AbstractThe sulfodeprotonation of trans‐10b,10c‐dimethyl‐10b,10c‐dihydropyrene (1) with sulfur trioxide has been studied in dioxane as solvent, as well as in dichloromethane, using 4.0–5.0 equivalents of dioxane relative to the amount of SO3 as reactivity moderator. Reaction of 1 with 0.6 mol‐equiv. of SO3 in dioxane at 22°C yields initially only the 2‐ and 4‐sulfonic acid in a 84/16 ratio.

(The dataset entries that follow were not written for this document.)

### src/rtl/tai_pkg.sv
// Package for the temperature alarm indicator: register map, reset values,
// remote command codes, LED color codes and siren sweep constants.
// No dependencies.
package tai_pkg;

    localparam int TEMP_W  = 12;
    localparam int TIME_W  = 16;
    localparam int TONE_W  = 11;
    localparam int RGB_W   = 3;
    localparam int ACT_W   = 2;
    localparam int DATA_W  = 32;
    localparam int ADDR_W  = 5;

    localparam int SIREN_STEP_TICKS_DEF = 8;
    localparam int TIMER_BITS_DEF       = 32;

    // Siren sweep limits and step in Hz
    localparam logic [TONE_W-1:0] SWEEP_LOW  = 11'd500;
    localparam logic [TONE_W-1:0] SWEEP_HIGH = 11'd2000;
    localparam logic [TONE_W-1:0] SWEEP_STEP = 11'd5;

    // Register reset values
    localparam logic signed [TEMP_W-1:0] ALARM_LEVEL_RST  = 12'sd500;
    localparam logic signed [TEMP_W-1:0] HOT_LEVEL_RST    = 12'sd400;
    localparam logic signed [TEMP_W-1:0] WARM_LEVEL_RST   = 12'sd200;
    localparam logic signed [TEMP_W-1:0] COOL_LEVEL_RST   = 12'sd100;
    localparam logic signed [TEMP_W-1:0] FREEZE_LEVEL_RST = 12'sd0;
    localparam logic [TIME_W-1:0] RED_BLINK_PERIOD_RST    = 16'd200;
    localparam logic [TIME_W-1:0] BLUE_ON_TIME_RST        = 16'd1000;
    localparam logic [TIME_W-1:0] BLUE_OFF_TIME_RST       = 16'd500;

    // Register indexes (byte address is 4 * index)
    typedef enum logic [2:0] {
        REG_ALARM_LEVEL      = 3'd0,
        REG_HOT_LEVEL        = 3'd1,
        REG_WARM_LEVEL       = 3'd2,
        REG_COOL_LEVEL       = 3'd3,
        REG_FREEZE_LEVEL     = 3'd4,
        REG_RED_BLINK_PERIOD = 3'd5,
        REG_BLUE_ON_TIME     = 3'd6,
        REG_BLUE_OFF_TIME    = 3'd7
    } reg_index_t;

    // Remote commands
    typedef enum logic [ACT_W-1:0] {
        ACT_NONE      = 2'd0,
        ACT_LEDS_OFF  = 2'd1,
        ACT_LEDS_AUTO = 2'd2,
        ACT_MUTE      = 2'd3
    } action_t;

    // LED colors: bit2 red, bit1 green, bit0 blue
    localparam logic [RGB_W-1:0] RGB_OFF   = 3'b000;
    localparam logic [RGB_W-1:0] RGB_BLUE  = 3'b001;
    localparam logic [RGB_W-1:0] RGB_GREEN = 3'b010;
    localparam logic [RGB_W-1:0] RGB_CYAN  = 3'b011;
    localparam logic [RGB_W-1:0] RGB_RED   = 3'b100;

endpackage

### src/rtl/temperature_alarm_indicator.sv
// Temperature alarm indicator top level: tick input register, alarm, siren
// and LED logic, result register and APB register file.
// Depends on tai_pkg.

// One input beat is a 1 ms tick; each beat yields one result beat. The block
// takes a beat in every cycle unless the input and result registers are both
// full and out_ready is low: a beat is caught in an input register, then the
// mute latch, siren sweep and LED selection are worked out from it and the tick
// state and loaded into the result register. The result register holds a beat
// while out_ready is low and the input register keeps accepting until both are full.
// Configuration registers are written through the APB port at byte address
// 4*index; pready is always high and reads return the register value,
// sign-extended for the temperature levels.
module temperature_alarm_indicator #(
    parameter int SIREN_STEP_TICKS = tai_pkg::SIREN_STEP_TICKS_DEF,
    parameter int TIMER_BITS       = tai_pkg::TIMER_BITS_DEF
) (
    input  logic                                 clk,
    input  logic                                 rst_n,
    // tick input
    input  logic                                 in_valid,
    output logic                                 in_ready,
    input  logic signed [tai_pkg::TEMP_W-1:0]    temperature,
    input  logic                                 temp_valid,
    input  logic                                 button_pressed,
    input  logic [tai_pkg::ACT_W-1:0]            action,
    // result output
    output logic                                 out_valid,
    input  logic                                 out_ready,
    output logic [tai_pkg::RGB_W-1:0]            rgb,
    output logic [tai_pkg::TONE_W-1:0]           tone_freq,
    output logic                                 alarm_active,
    output logic                                 alarm_muted,
    // configuration
    input  logic                                 psel,
    input  logic                                 penable,
    input  logic                                 pwrite,
    input  logic [tai_pkg::ADDR_W-1:0]           paddr,
    input  logic [tai_pkg::DATA_W-1:0]           pwdata,
    output logic [tai_pkg::DATA_W-1:0]           prdata,
    output logic                                 pready
);

    import tai_pkg::*;

    // configuration registers
    logic signed [TEMP_W-1:0] alarm_level_reg, hot_level_reg, warm_level_reg;
    logic signed [TEMP_W-1:0] cool_level_reg, freeze_level_reg;
    logic [TIME_W-1:0]        red_blink_period_reg, blue_on_time_reg, blue_off_time_reg;

    // input register
    logic                     s1_valid_reg;
    logic signed [TEMP_W-1:0] s1_temp_reg;
    logic                     s1_tvalid_reg;
    logic                     s1_button_reg;
    action_t                  s1_action_reg;

    // tick state
    logic [TIMER_BITS-1:0] tick_reg, last_red_reg, last_blue_reg, last_siren_reg;
    logic                  red_phase_reg, blue_phase_reg, muted_reg, cooled_reg;
    logic                  forced_off_reg, sweep_rising_reg;
    logic [TONE_W-1:0]     sweep_freq_reg, held_tone_reg;
    logic [RGB_W-1:0]      held_rgb_reg;

    logic [TIMER_BITS-1:0] last_red_next, last_blue_next, last_siren_next;
    logic                  red_phase_next, blue_phase_next, muted_next, cooled_next;
    logic                  forced_off_next, sweep_rising_next;
    logic [TONE_W-1:0]     sweep_freq_next, held_tone_next;
    logic [RGB_W-1:0]      held_rgb_next;
    logic                  active_next;

    // result register
    logic                  out_valid_reg;
    logic                  active_reg;

    logic s1_adv;
    logic cfg_wr;

    assign s1_adv   = s1_valid_reg && (!out_valid_reg || out_ready);
    assign in_ready = !s1_valid_reg || s1_adv;
    assign cfg_wr   = psel && penable && pwrite && pready;
    assign pready   = 1'b1;

    // ---------------------------------------------------------------- config
    always_ff @(posedge clk or negedge rst_n)
    begin
        if (!rst_n)
        begin
            alarm_level_reg      <= ALARM_LEVEL_RST;
            hot_level_reg        <= HOT_LEVEL_RST;
            warm_level_reg       <= WARM_LEVEL_RST;
            cool_level_reg       <= COOL_LEVEL_RST;
            freeze_level_reg     <= FREEZE_LEVEL_RST;
            red_blink_period_reg <= RED_BLINK_PERIOD_RST;
            blue_on_time_reg     <= BLUE_ON_TIME_RST;
            blue_off_time_reg    <= BLUE_OFF_TIME_RST;
        end
        else if (cfg_wr)
        begin
            case (reg_index_t'(paddr[4:2]))
                REG_ALARM_LEVEL:      alarm_level_reg      <= pwdata[TEMP_W-1:0];
                REG_HOT_LEVEL:        hot_level_reg        <= pwdata[TEMP_W-1:0];
                REG_WARM_LEVEL:       warm_level_reg       <= pwdata[TEMP_W-1:0];
                REG_COOL_LEVEL:       cool_level_reg       <= pwdata[TEMP_W-1:0];
                REG_FREEZE_LEVEL:     freeze_level_reg     <= pwdata[TEMP_W-1:0];
                REG_RED_BLINK_PERIOD: red_blink_period_reg <= pwdata[TIME_W-1:0];
                REG_BLUE_ON_TIME:     blue_on_time_reg     <= pwdata[TIME_W-1:0];
                REG_BLUE_OFF_TIME:    blue_off_time_reg    <= pwdata[TIME_W-1:0];
                default: ;
            endcase
        end
    end

    always_comb
    begin
        case (reg_index_t'(paddr[4:2]))
            REG_ALARM_LEVEL:      prdata = DATA_W'(alarm_level_reg);
            REG_HOT_LEVEL:        prdata = DATA_W'(hot_level_reg);
            REG_WARM_LEVEL:       prdata = DATA_W'(warm_level_reg);
            REG_COOL_LEVEL:       prdata = DATA_W'(cool_level_reg);
            REG_FREEZE_LEVEL:     prdata = DATA_W'(freeze_level_reg);
            REG_RED_BLINK_PERIOD: prdata = {{(DATA_W-TIME_W){1'b0}}, red_blink_period_reg};
            REG_BLUE_ON_TIME:     prdata = {{(DATA_W-TIME_W){1'b0}}, blue_on_time_reg};
            REG_BLUE_OFF_TIME:    prdata = {{(DATA_W-TIME_W){1'b0}}, blue_off_time_reg};
            default:              prdata = '0;
        endcase
    end

    // ---------------------------------------------------------- input stage
    always_ff @(posedge clk or negedge rst_n)
    begin
        if (!rst_n)
        begin
            s1_valid_reg <= 1'b0;
        end
        else if (in_ready)
        begin
            s1_valid_reg <= in_valid;
        end
    end

    always_ff @(posedge clk)
    begin
        if (in_valid && in_ready)
        begin
            s1_temp_reg   <= temperature;
            s1_tvalid_reg <= temp_valid;
            s1_button_reg <= button_pressed;
            s1_action_reg <= action_t'(action);
        end
    end

    // ------------------------------------------------------------ tick step
    always_comb
    begin
        logic                  hot;
        logic [TIMER_BITS-1:0] interval;
        logic [TONE_W-1:0]     nf;

        forced_off_next   = forced_off_reg;
        muted_next        = muted_reg;
        cooled_next       = cooled_reg;
        last_red_next     = last_red_reg;
        last_blue_next    = last_blue_reg;
        last_siren_next   = last_siren_reg;
        red_phase_next    = red_phase_reg;
        blue_phase_next   = blue_phase_reg;
        sweep_freq_next   = sweep_freq_reg;
        sweep_rising_next = sweep_rising_reg;
        held_tone_next    = held_tone_reg;
        held_rgb_next     = held_rgb_reg;
        interval          = '0;
        nf                = sweep_freq_reg;

        // apply the remote command first
        case (s1_action_reg)
            ACT_LEDS_OFF:  forced_off_next = 1'b1;
            ACT_LEDS_AUTO: forced_off_next = 1'b0;
            ACT_MUTE:
            begin
                muted_next  = 1'b1;
                cooled_next = 1'b0;
            end
            default: ;
        endcase

        // mute latch; a fall below the alarm level re-arms on the next rise
        hot = s1_tvalid_reg && (s1_temp_reg >= alarm_level_reg);
        if (s1_tvalid_reg)
        begin
            if (s1_button_reg && !muted_next && hot)
            begin
                muted_next  = 1'b1;
                cooled_next = 1'b0;
            end
            if (!hot)
                cooled_next = 1'b1;
            if (cooled_next && hot && muted_next)
            begin
                muted_next  = 1'b0;
                cooled_next = 1'b0;
            end
        end
        active_next = hot && !muted_next;

        // siren sweep
        if (active_next)
        begin
            if ((tick_reg - last_siren_reg) >= TIMER_BITS'(SIREN_STEP_TICKS))
            begin
                held_tone_next = sweep_freq_reg;
                nf = sweep_rising_reg ? sweep_freq_reg + SWEEP_STEP
                                      : sweep_freq_reg - SWEEP_STEP;
                if (nf >= SWEEP_HIGH)
                begin
                    nf                = SWEEP_HIGH;
                    sweep_rising_next = 1'b0;
                end
                if (nf <= SWEEP_LOW)
                begin
                    nf                = SWEEP_LOW;
                    sweep_rising_next = 1'b1;
                end
                sweep_freq_next = nf;
                last_siren_next = tick_reg;
            end
        end
        else
        begin
            held_tone_next = '0;
        end

        // LED selection
        if (forced_off_next || !s1_tvalid_reg)
        begin
            held_rgb_next = RGB_OFF;
        end
        else if (active_next)
        begin
            // touch the LEDs only when the blink toggles
            interval = TIMER_BITS'(red_blink_period_reg);
            if ((tick_reg - last_red_reg) >= interval)
            begin
                last_red_next  = tick_reg;
                red_phase_next = !red_phase_reg;
                held_rgb_next  = red_phase_next ? RGB_RED : RGB_OFF;
            end
        end
        else if (s1_temp_reg >= hot_level_reg)
            held_rgb_next = RGB_RED;
        else if (s1_temp_reg >= warm_level_reg)
            held_rgb_next = RGB_GREEN;
        else if (s1_temp_reg >= cool_level_reg)
            held_rgb_next = RGB_CYAN;
        else if (s1_temp_reg >= freeze_level_reg)
            held_rgb_next = RGB_BLUE;
        else
        begin
            interval = TIMER_BITS'(blue_phase_reg ? blue_on_time_reg : blue_off_time_reg);
            if ((tick_reg - last_blue_reg) >= interval)
            begin
                blue_phase_next = !blue_phase_reg;
                last_blue_next  = tick_reg;
            end
            held_rgb_next = blue_phase_next ? RGB_BLUE : RGB_OFF;
        end
    end

    always_ff @(posedge clk or negedge rst_n)
    begin
        if (!rst_n)
        begin
            tick_reg         <= '0;
            last_red_reg     <= '0;
            last_blue_reg    <= '0;
            last_siren_reg   <= '0;
            red_phase_reg    <= 1'b0;
            blue_phase_reg   <= 1'b1;
            muted_reg        <= 1'b0;
            cooled_reg       <= 1'b0;
            forced_off_reg   <= 1'b0;
            sweep_freq_reg   <= SWEEP_LOW;
            sweep_rising_reg <= 1'b1;
            held_tone_reg    <= '0;
            held_rgb_reg     <= RGB_OFF;
            active_reg       <= 1'b0;
        end
        else if (s1_adv)
        begin
            tick_reg         <= tick_reg + TIMER_BITS'(1);
            last_red_reg     <= last_red_next;
            last_blue_reg    <= last_blue_next;
            last_siren_reg   <= last_siren_next;
            red_phase_reg    <= red_phase_next;
            blue_phase_reg   <= blue_phase_next;
            muted_reg        <= muted_next;
            cooled_reg       <= cooled_next;
            forced_off_reg   <= forced_off_next;
            sweep_freq_reg   <= sweep_freq_next;
            sweep_rising_reg <= sweep_rising_next;
            held_tone_reg    <= held_tone_next;
            held_rgb_reg     <= held_rgb_next;
            active_reg       <= active_next;
        end
    end

    // ---------------------------------------------------------- result stage
    always_ff @(posedge clk or negedge rst_n)
    begin
        if (!rst_n)
        begin
            out_valid_reg <= 1'b0;
        end
        else if (s1_adv)
        begin
            out_valid_reg <= 1'b1;
        end
        else if (out_ready)
        begin
            out_valid_reg <= 1'b0;
        end
    end

    // the held values double as the result payload
    assign out_valid    = out_valid_reg;
    assign rgb          = held_rgb_reg;
    assign tone_freq    = held_tone_reg;
    assign alarm_active = active_reg;
    assign alarm_muted  = muted_reg;

`ifndef SYNTHESIS
    a_silent_when_idle: assert property (@(posedge clk) disable iff (!rst_n)
        out_valid && !alarm_active |-> tone_freq == '0)
        else $error("tone present while siren is off");

    a_active_not_muted: assert property (@(posedge clk) disable iff (!rst_n)
        out_valid && alarm_active |-> !alarm_muted)
        else $error("siren active while muted");

    a_tone_range: assert property (@(posedge clk) disable iff (!rst_n)
        out_valid |-> tone_freq == '0 || (tone_freq >= SWEEP_LOW && tone_freq <= SWEEP_HIGH))
        else $error("tone outside sweep range");

    a_sweep_range: assert property (@(posedge clk) disable iff (!rst_n)
        sweep_freq_reg >= SWEEP_LOW && sweep_freq_reg <= SWEEP_HIGH)
        else $error("sweep position out of range");

    a_tick_advance: assert property (@(posedge clk) disable iff (!rst_n)
        s1_adv |=> out_valid && tick_reg == $past(tick_reg) + TIMER_BITS'(1))
        else $error("tick counter or result register did not advance");
`endif

endmodule
### config.mk
export PLATFORM = sky130hd
export DESIGN_NAME = temperature_alarm_indicator
export DESIGN_NICKNAME = d
export VERILOG_FILES = /design/src/rtl/tai_pkg.sv /design/src/rtl/temperature_alarm_indicator.sv
export SDC_FILE = /design/constraint.sdc
export NUM_CORES = 1
export LEC_CHECK = 0
export BUFFER_PORTS_ARGS = -buffer_cell sky130_fd_sc_hd__buf_2
export CAP_MARGIN = 40
export CORE_MARGIN = 10
export CORE_UTILIZATION = 53
export DETAILED_ROUTE_END_ITERATION = 16
export PLACE_DENSITY = 0.81
export SLEW_MARGIN = 30
export SYNTH_ARGS = -nofsm -noshare
export SYNTH_HDL_FRONTEND = slang
export SYNTH_SLANG_ARGS = --single-unit
### constraint.sdc
create_clock -name clk -period 7.22 [get_ports clk]
set_input_delay 0.722 -clock clk [delete_from_list [all_inputs] [get_ports clk]]
set_output_delay 0.722 -clock clk [all_outputs]
set_load 0.1 [all_outputs]
After elaboration in Yosys (flattened, before gate mapping)
Index checks and enable logic that the tools add are counted.

Add/subtract/negate cells: 6. Order comparisons: 10. Reduce and logical (&&, ||, !) cells: 38. Bitwise gates (word level): 6. Eq/ne operators: 12. Multiplexer cells: 41.

Operators with widths (count): case mux 32 bit (8 select lines) (1); subtractor 32 bit (3); two-way mux 11 bit (7); greater-or-equal comparator 32 x 16 -> 1 bit (2); greater-or-equal comparator 12 bit (5); adder 32 x 1 -> 32 bit (second input constant) (1); greater-or-equal comparator 32 x 4 -> 1 bit (second input constant) (1); two-way mux 1 bit (24); AND reduction 2 bit (10); two-way mux 16 bit (1); two-way mux 3 bit (5); == test 3 bit (second input constant) (4); adder 11 x 3 -> 11 bit (second input constant) (1); greater-or-equal comparator 11 bit (second input constant) (1); <= comparator 11 x 9 -> 1 bit (second input constant) (1); subtractor 11 x 3 -> 11 bit (second input constant) (1); logical AND 1 bit (10); AND reduction 4 bit (2); AND reduction 8 bit (1); zero test 1 bit (7); AND reduction 7 bit (1); == test 3 x 2 -> 1 bit (second input constant) (2); inverter 1 bit (6); == test 2 bit (second input constant) (2); other kinds (10) (14).

Logic and storage cells: 141. Flip-flop bits (word level): 286. Output and inout bits: 51.

Depth between registers and ports, before layout
Depth after elaboration: 23. Gate-level depth with buffers: 26.

Worst setup path after synthesis
Ideal clock, no wire load.

Path type: flip-flop to flip-flop. From: register tick_reg[0]. To: register last_red_reg[10]. Cell stages (with the launch flop): 27. Data arrival time: 4.946 ns. Setup time: 0.128 ns. Path slack: 2.146 ns. Path through: dfrtp_1 inv_1 ha_1 inv_1 fa_1 a211oi_1 nor2_1 nor2_1 nor2_1 nor2_1 o21bai_1 a21oi_1 o21ai_0 xor2_1 ha_1 a21o_1 a221oi_1 o32a_1 o21ai_0 a2111oi_0 o2111ai_1 a2111oi_0 nand4_1 nor3_2 nor3b_2 buf_2 mux2_1.

Word-level cells in the longest chain between the ends: 3.

RTL lines: from (decl) (RTL line temperature_alarm_indicator.sv:59) `logic [TIMER_BITS-1:0] tick_reg, last_red_reg, last_blue_reg, last_siren_reg;`; from (signal assigned) (RTL line temperature_alarm_indicator.sv:290) `tick_reg <= tick_reg + TIMER_BITS'(1);`; subtractor 32 bit (RTL line temperature_alarm_indicator.sv:242) `if ((tick_reg - last_red_reg) >= interval)`; greater-or-equal comparator 32 x 16 -> 1 bit (RTL line temperature_alarm_indicator.sv:242); AND reduction 4 bit (no line); to (signal assigned) (RTL line temperature_alarm_indicator.sv:291) `last_red_reg <= last_red_next;`; to (decl) (RTL line temperature_alarm_indicator.sv:59).

No other way between the ends. A chain may end at the register's enable or synchronous reset.

Worst setup path after layout
From: register tick_reg[0]. To: register last_red_reg[23].

The elaborated chain is that of the path after synthesis.

==> metrics.cfg <==
[die]
num_rows=73
top_level_ports=111
die_area_um2=48490
die_h_um=220.2
coreArea_um2=39640
die_w_um=220.2
initial_core_util=0.5359

[clock_tree]
clockBufferDepth=3
clk_latency_ps=580
path_clk_slew_ps=60
clkSinkCount=286
root_buffer=clkbuf_16
tritoncts=done
numCtsBuffers=31
post_cts_resized=0
h-tree-depth=1
cts_setup_buffers=0
hold_buffers=0

[sta]
setup_viol=0
whs_ps=27.69
tns_ps=0
timing.final.crit_share=0.8969
skew_ps=19.95
worst_pin_slew_ps=860.0
fmax_mhz=154.4
min_period_ps=6476
hold_viol=0
slew_violations=0
slew_headroom=0.4261
rsz0062_at_grt=no

[setup_path]
cp-startpoint=tick_reg[0]
end_kind=register
critPathArrivalTime_ps=6920
start_kind=register
r2r_start=tick_reg[0]
r2r_end=last_red_reg[23]
r2r_slack_ps=740
critical_path_class=register to register
cp_max_fo=33
cp.required_ps=7660
reg2regPathDepth=26

[hold_path]
hold_class=input port to asynchronous set/reset pin

[power]
ir_drop_mv=0.3356
p_per_area_nw_per_um2=381.6
leakage_nw=11.13

[detailed_routing]
postRouteAntennaNets=0
num_vias=17870
avgViaCountPerCell=6.198
first_iter_violations=1489
drc=0
drt_pre_antenna_iters=6
routed_wl_mm=57.92
post_drt_wl_per_cell_um=20.09

[flow_run]
drv_cap=0

[place]
dpl.cell_count=2823
io_buffer_count=91
dp.final_hpwl_mm=43.63
place_congestion=0.9469

[layout]
n_antenna_cell=0
fin_cells=2883
fin_nets=2595
drive_gt1_frac=0.1493
area_delta_synth_final_pct=9.189

[synthesis]
synth.ff_latch_count=286
yosysTopAreaCell=dfrtp_1
synth.cell_area_um2=21240
synthArstFlopShare=0.9441
synth_top_family_by_area=compound AO/OA/AOI/OAI gates
yosysTopAreaCellShare=0.2733
synth_edf_count=16
yosysSeqAreaShare=0.3429
synth-xor-area-share=0.04082
synth_area_leaders=dfrtp_1, ha_1, dfstp_2, mux2_2, o21ai_0
synth_simple_gate_area_share=0.1316
synth_compound_area_frac=0.1872
synth_ff_type=dfrtp_1
synthAdderAreaFrac=0.1198
yosysUniqueCellTypes=96
muxShareOfSynthArea=0.1159
avgSynthCellArea_um2=9.280
synthCells=2289
ys_warn_count=0
synth_nets=2550

[status]
status=complete, no violations

[global_routing]
antenna_found_initial=0
overflow=0
grt_max_degree=144
grt_usage=0.2353
grt_pass1_wl_mm=93.34
grt_pass1_vias=17820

Using 3.0‐6.0 mol‐equiv. of SO3 in dichloromethane with the temperature increasing from −78 up to 22°C the initially very rapid formation of the 1‐, 2‐ and 4‐sulfonic acid (formed in a ratio of 11/82/7) is followed by a much slower conversion into a mixture of 1,7‐, 2,4‐, 2,5‐ and 2,7‐disulfonic acid. These four acids are subsequently converted even more slowly into a mixture of the 1,4,7‐, 2,4,7‐ and 2,5,9‐trisulfonic acids to yield in part the 1,4,7,9‐, 2,4,7,9‐ and 2,4,7,10‐tetrasulfonic acids. trans‐2,7‐Di‐tert‐butyl‐10b, 10c‐dimethyl‐10b, 10c‐dihydropyrene (2) with 0.8–2.0 equiv. of SO3 in dioxane as solvent gives the 4‐sulfonic acid which is slowly converted into a 16/84 mixture of the 4,9‐ and 4,10‐disulfonic acids.The observed distributions of sulfonic acid isomers are discussed in terms of the directing effects of the “ideal” ‐ almost planar ‐ [14] annulene and the sulfo and/or tert‐butyl substituent(s) already present.